-- Try it --
Set down the records that follow in full and without changes.

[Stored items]
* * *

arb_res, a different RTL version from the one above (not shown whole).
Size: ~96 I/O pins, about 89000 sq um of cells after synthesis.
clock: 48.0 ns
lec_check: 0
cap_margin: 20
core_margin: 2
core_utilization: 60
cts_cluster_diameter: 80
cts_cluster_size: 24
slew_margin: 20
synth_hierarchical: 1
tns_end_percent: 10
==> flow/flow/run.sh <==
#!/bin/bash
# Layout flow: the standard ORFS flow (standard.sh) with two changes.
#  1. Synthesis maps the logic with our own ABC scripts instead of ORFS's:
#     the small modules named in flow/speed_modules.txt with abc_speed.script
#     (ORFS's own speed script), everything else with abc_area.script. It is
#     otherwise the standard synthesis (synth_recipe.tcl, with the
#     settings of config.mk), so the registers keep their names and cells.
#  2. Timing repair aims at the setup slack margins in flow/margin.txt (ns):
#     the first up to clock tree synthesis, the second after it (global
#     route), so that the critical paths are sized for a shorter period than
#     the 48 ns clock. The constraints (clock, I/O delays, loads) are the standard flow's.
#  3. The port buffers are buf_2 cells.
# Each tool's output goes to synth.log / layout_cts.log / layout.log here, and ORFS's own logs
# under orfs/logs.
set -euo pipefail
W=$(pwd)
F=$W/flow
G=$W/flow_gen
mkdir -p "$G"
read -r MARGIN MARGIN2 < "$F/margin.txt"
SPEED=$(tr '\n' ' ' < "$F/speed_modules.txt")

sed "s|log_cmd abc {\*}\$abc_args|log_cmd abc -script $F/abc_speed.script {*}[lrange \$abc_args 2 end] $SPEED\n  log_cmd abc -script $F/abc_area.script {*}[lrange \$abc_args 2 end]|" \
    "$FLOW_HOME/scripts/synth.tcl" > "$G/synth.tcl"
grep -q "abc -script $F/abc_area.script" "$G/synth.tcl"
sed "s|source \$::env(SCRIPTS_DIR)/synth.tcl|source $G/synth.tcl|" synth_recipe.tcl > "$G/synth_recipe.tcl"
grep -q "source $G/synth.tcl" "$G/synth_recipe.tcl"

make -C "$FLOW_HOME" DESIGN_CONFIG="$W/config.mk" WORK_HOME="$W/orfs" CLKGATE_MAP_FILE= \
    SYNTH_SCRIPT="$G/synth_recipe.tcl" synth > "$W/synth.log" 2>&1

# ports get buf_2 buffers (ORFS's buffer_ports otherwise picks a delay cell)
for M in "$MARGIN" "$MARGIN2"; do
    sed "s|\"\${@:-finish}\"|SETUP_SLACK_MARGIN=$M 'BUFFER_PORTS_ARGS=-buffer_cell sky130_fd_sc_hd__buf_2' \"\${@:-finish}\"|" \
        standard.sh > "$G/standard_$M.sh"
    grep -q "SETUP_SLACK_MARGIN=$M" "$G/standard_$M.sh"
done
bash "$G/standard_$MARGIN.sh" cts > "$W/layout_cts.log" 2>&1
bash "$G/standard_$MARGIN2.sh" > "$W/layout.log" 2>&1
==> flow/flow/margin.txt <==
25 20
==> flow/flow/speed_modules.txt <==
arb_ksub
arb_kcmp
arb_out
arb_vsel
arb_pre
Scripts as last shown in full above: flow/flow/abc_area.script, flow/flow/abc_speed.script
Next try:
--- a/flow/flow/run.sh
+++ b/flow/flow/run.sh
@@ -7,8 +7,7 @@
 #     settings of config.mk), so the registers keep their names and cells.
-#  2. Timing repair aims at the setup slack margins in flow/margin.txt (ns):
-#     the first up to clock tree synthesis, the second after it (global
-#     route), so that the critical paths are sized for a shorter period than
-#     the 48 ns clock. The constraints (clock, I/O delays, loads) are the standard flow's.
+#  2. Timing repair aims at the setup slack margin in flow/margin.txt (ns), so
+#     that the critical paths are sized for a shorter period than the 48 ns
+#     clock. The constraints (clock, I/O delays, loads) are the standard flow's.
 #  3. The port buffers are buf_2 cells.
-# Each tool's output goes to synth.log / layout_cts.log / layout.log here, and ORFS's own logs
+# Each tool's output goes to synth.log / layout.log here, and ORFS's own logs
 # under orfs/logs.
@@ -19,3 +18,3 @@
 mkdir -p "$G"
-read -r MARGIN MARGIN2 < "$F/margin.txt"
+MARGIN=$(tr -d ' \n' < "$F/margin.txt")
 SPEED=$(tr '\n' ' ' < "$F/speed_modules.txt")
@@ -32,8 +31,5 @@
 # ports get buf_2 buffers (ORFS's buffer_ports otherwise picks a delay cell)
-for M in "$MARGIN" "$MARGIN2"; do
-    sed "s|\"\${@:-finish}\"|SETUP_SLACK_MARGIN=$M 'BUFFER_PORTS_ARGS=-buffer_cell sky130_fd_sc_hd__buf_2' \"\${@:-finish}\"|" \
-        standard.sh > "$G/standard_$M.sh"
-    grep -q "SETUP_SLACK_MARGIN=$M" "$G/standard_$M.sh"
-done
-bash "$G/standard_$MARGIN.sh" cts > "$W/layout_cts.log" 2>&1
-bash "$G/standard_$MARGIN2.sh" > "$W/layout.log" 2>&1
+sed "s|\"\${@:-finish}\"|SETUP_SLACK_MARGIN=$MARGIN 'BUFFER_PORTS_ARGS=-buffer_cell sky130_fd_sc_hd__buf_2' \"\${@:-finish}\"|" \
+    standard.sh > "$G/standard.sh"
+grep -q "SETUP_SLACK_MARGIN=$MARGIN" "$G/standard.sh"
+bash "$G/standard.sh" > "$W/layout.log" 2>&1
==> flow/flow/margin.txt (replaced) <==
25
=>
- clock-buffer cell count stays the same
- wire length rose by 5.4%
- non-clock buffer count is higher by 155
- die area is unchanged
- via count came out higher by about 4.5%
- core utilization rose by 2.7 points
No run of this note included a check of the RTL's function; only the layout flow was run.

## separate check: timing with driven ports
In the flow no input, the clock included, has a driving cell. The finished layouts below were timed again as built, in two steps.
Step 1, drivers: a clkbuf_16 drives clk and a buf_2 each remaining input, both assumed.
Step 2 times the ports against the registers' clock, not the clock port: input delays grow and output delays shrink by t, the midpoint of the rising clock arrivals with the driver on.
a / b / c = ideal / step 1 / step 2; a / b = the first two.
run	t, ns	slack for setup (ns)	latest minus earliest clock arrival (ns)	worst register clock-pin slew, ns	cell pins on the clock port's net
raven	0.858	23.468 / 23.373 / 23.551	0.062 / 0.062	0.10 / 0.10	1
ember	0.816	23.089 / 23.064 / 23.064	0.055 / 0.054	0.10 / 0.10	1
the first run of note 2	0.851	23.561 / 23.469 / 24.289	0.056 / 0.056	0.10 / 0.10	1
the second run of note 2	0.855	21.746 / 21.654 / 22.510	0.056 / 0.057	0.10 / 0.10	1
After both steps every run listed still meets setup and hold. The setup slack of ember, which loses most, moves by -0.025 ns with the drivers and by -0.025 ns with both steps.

-- Output for this task --
* * *

arb_res, a different RTL version from the one above (not shown whole).
Size: ~96 I/O pins, about 89000 sq um of cells after synthesis.
clock: 48.0 ns
lec_check: 0
cap_margin: 20
core_margin: 2
core_utilization: 60
cts_cluster_diameter: 80
cts_cluster_size: 24
slew_margin: 20
synth_hierarchical: 1
tns_end_percent: 10
==> flow/flow/run.sh <==
#!/bin/bash
# Layout flow: the standard ORFS flow (standard.sh) with two changes.
#  1. Synthesis maps the logic with our own ABC scripts instead of ORFS's:
#     the small modules named in flow/speed_modules.txt with abc_speed.script
#     (ORFS's own speed script), everything else with abc_area.script. It is
#     otherwise the standard synthesis (synth_recipe.tcl, with the
#     settings of config.mk), so the registers keep their names and cells.
#  2. Timing repair aims at the setup slack margins in flow/margin.txt (ns):
#     the first up to clock tree synthesis, the second after it (global
#     route), so that the critical paths are sized for a shorter period than
#     the 48 ns clock. The constraints (clock, I/O delays, loads) are the standard flow's.
#  3. The port buffers are buf_2 cells.
# Each tool's output goes to synth.log / layout_cts.log / layout.log here, and ORFS's own logs
# under orfs/logs.
set -euo pipefail
W=$(pwd)
F=$W/flow
G=$W/flow_gen
mkdir -p "$G"
read -r MARGIN MARGIN2 < "$F/margin.txt"
SPEED=$(tr '\n' ' ' < "$F/speed_modules.txt")

sed "s|log_cmd abc {\*}\$abc_args|log_cmd abc -script $F/abc_speed.script {*}[lrange \$abc_args 2 end] $SPEED\n  log_cmd abc -script $F/abc_area.script {*}[lrange \$abc_args 2 end]|" \
    "$FLOW_HOME/scripts/synth.tcl" > "$G/synth.tcl"
grep -q "abc -script $F/abc_area.script" "$G/synth.tcl"
sed "s|source \$::env(SCRIPTS_DIR)/synth.tcl|source $G/synth.tcl|" synth_recipe.tcl > "$G/synth_recipe.tcl"
grep -q "source $G/synth.tcl" "$G/synth_recipe.tcl"

make -C "$FLOW_HOME" DESIGN_CONFIG="$W/config.mk" WORK_HOME="$W/orfs" CLKGATE_MAP_FILE= \
    SYNTH_SCRIPT="$G/synth_recipe.tcl" synth > "$W/synth.log" 2>&1

# ports get buf_2 buffers (ORFS's buffer_ports otherwise picks a delay cell)
for M in "$MARGIN" "$MARGIN2"; do
    sed "s|\"\${@:-finish}\"|SETUP_SLACK_MARGIN=$M 'BUFFER_PORTS_ARGS=-buffer_cell sky130_fd_sc_hd__buf_2' \"\${@:-finish}\"|" \
        standard.sh > "$G/standard_$M.sh"
    grep -q "SETUP_SLACK_MARGIN=$M" "$G/standard_$M.sh"
done
bash "$G/standard_$MARGIN.sh" cts > "$W/layout_cts.log" 2>&1
bash "$G/standard_$MARGIN2.sh" > "$W/layout.log" 2>&1
==> flow/flow/margin.txt <==
25 20
==> flow/flow/speed_modules.txt <==
arb_ksub
arb_kcmp
arb_out
arb_vsel
arb_pre
Scripts as last shown in full above: flow/flow/abc_area.script, flow/flow/abc_speed.script
Next try:
--- a/flow/flow/run.sh
+++ b/flow/flow/run.sh
@@ -7,8 +7,7 @@
 #     settings of config.mk), so the registers keep their names and cells.
-#  2. Timing repair aims at the setup slack margins in flow/margin.txt (ns):
-#     the first up to clock tree synthesis, the second after it (global
-#     route), so that the critical paths are sized for a shorter period than
-#     the 48 ns clock. The constraints (clock, I/O delays, loads) are the standard flow's.
+#  2. Timing repair aims at the setup slack margin in flow/margin.txt (ns), so
+#     that the critical paths are sized for a shorter period than the 48 ns
+#     clock. The constraints (clock, I/O delays, loads) are the standard flow's.
 #  3. The port buffers are buf_2 cells.
-# Each tool's output goes to synth.log / layout_cts.log / layout.log here, and ORFS's own logs
+# Each tool's output goes to synth.log / layout.log here, and ORFS's own logs
 # under orfs/logs.
@@ -19,3 +18,3 @@
 mkdir -p "$G"
-read -r MARGIN MARGIN2 < "$F/margin.txt"
+MARGIN=$(tr -d ' \n' < "$F/margin.txt")
 SPEED=$(tr '\n' ' ' < "$F/speed_modules.txt")
@@ -32,8 +31,5 @@
 # ports get buf_2 buffers (ORFS's buffer_ports otherwise picks a delay cell)
-for M in "$MARGIN" "$MARGIN2"; do
-    sed "s|\"\${@:-finish}\"|SETUP_SLACK_MARGIN=$M 'BUFFER_PORTS_ARGS=-buffer_cell sky130_fd_sc_hd__buf_2' \"\${@:-finish}\"|" \
-        standard.sh > "$G/standard_$M.sh"
-    grep -q "SETUP_SLACK_MARGIN=$M" "$G/standard_$M.sh"
-done
-bash "$G/standard_$MARGIN.sh" cts > "$W/layout_cts.log" 2>&1
-bash "$G/standard_$MARGIN2.sh" > "$W/layout.log" 2>&1
+sed "s|\"\${@:-finish}\"|SETUP_SLACK_MARGIN=$MARGIN 'BUFFER_PORTS_ARGS=-buffer_cell sky130_fd_sc_hd__buf_2' \"\${@:-finish}\"|" \
+    standard.sh > "$G/standard.sh"
+grep -q "SETUP_SLACK_MARGIN=$MARGIN" "$G/standard.sh"
+bash "$G/standard.sh" > "$W/layout.log" 2>&1
==> flow/flow/margin.txt (replaced) <==
25
=>
- clock-buffer cell count stays the same
- wire length rose by 5.4%
- non-clock buffer count is higher by 155
- die area is unchanged
- via count came out higher by about 4.5%
- core utilization rose by 2.7 points
No run of this note included a check of the RTL's function; only the layout flow was run.

## separate check: timing with driven ports
In the flow no input, the clock included, has a driving cell. The finished layouts below were timed again as built, in two steps.
Step 1, drivers: a clkbuf_16 drives clk and a buf_2 each remaining input, both assumed.
Step 2 times the ports against the registers' clock, not the clock port: input delays grow and output delays shrink by t, the midpoint of the rising clock arrivals with the driver on.
a / b / c = ideal / step 1 / step 2; a / b = the first two.
run	t, ns	slack for setup (ns)	latest minus earliest clock arrival (ns)	worst register clock-pin slew, ns	cell pins on the clock port's net
raven	0.858	23.468 / 23.373 / 23.551	0.062 / 0.062	0.10 / 0.10	1
ember	0.816	23.089 / 23.064 / 23.064	0.055 / 0.054	0.10 / 0.10	1
the first run of note 2	0.851	23.561 / 23.469 / 24.289	0.056 / 0.056	0.10 / 0.10	1
the second run of note 2	0.855	21.746 / 21.654 / 22.510	0.056 / 0.057	0.10 / 0.10	1
After both steps every run listed still meets setup and hold. The setup slack of ember, which loses most, moves by -0.025 ns with the drivers and by -0.025 ns with both steps.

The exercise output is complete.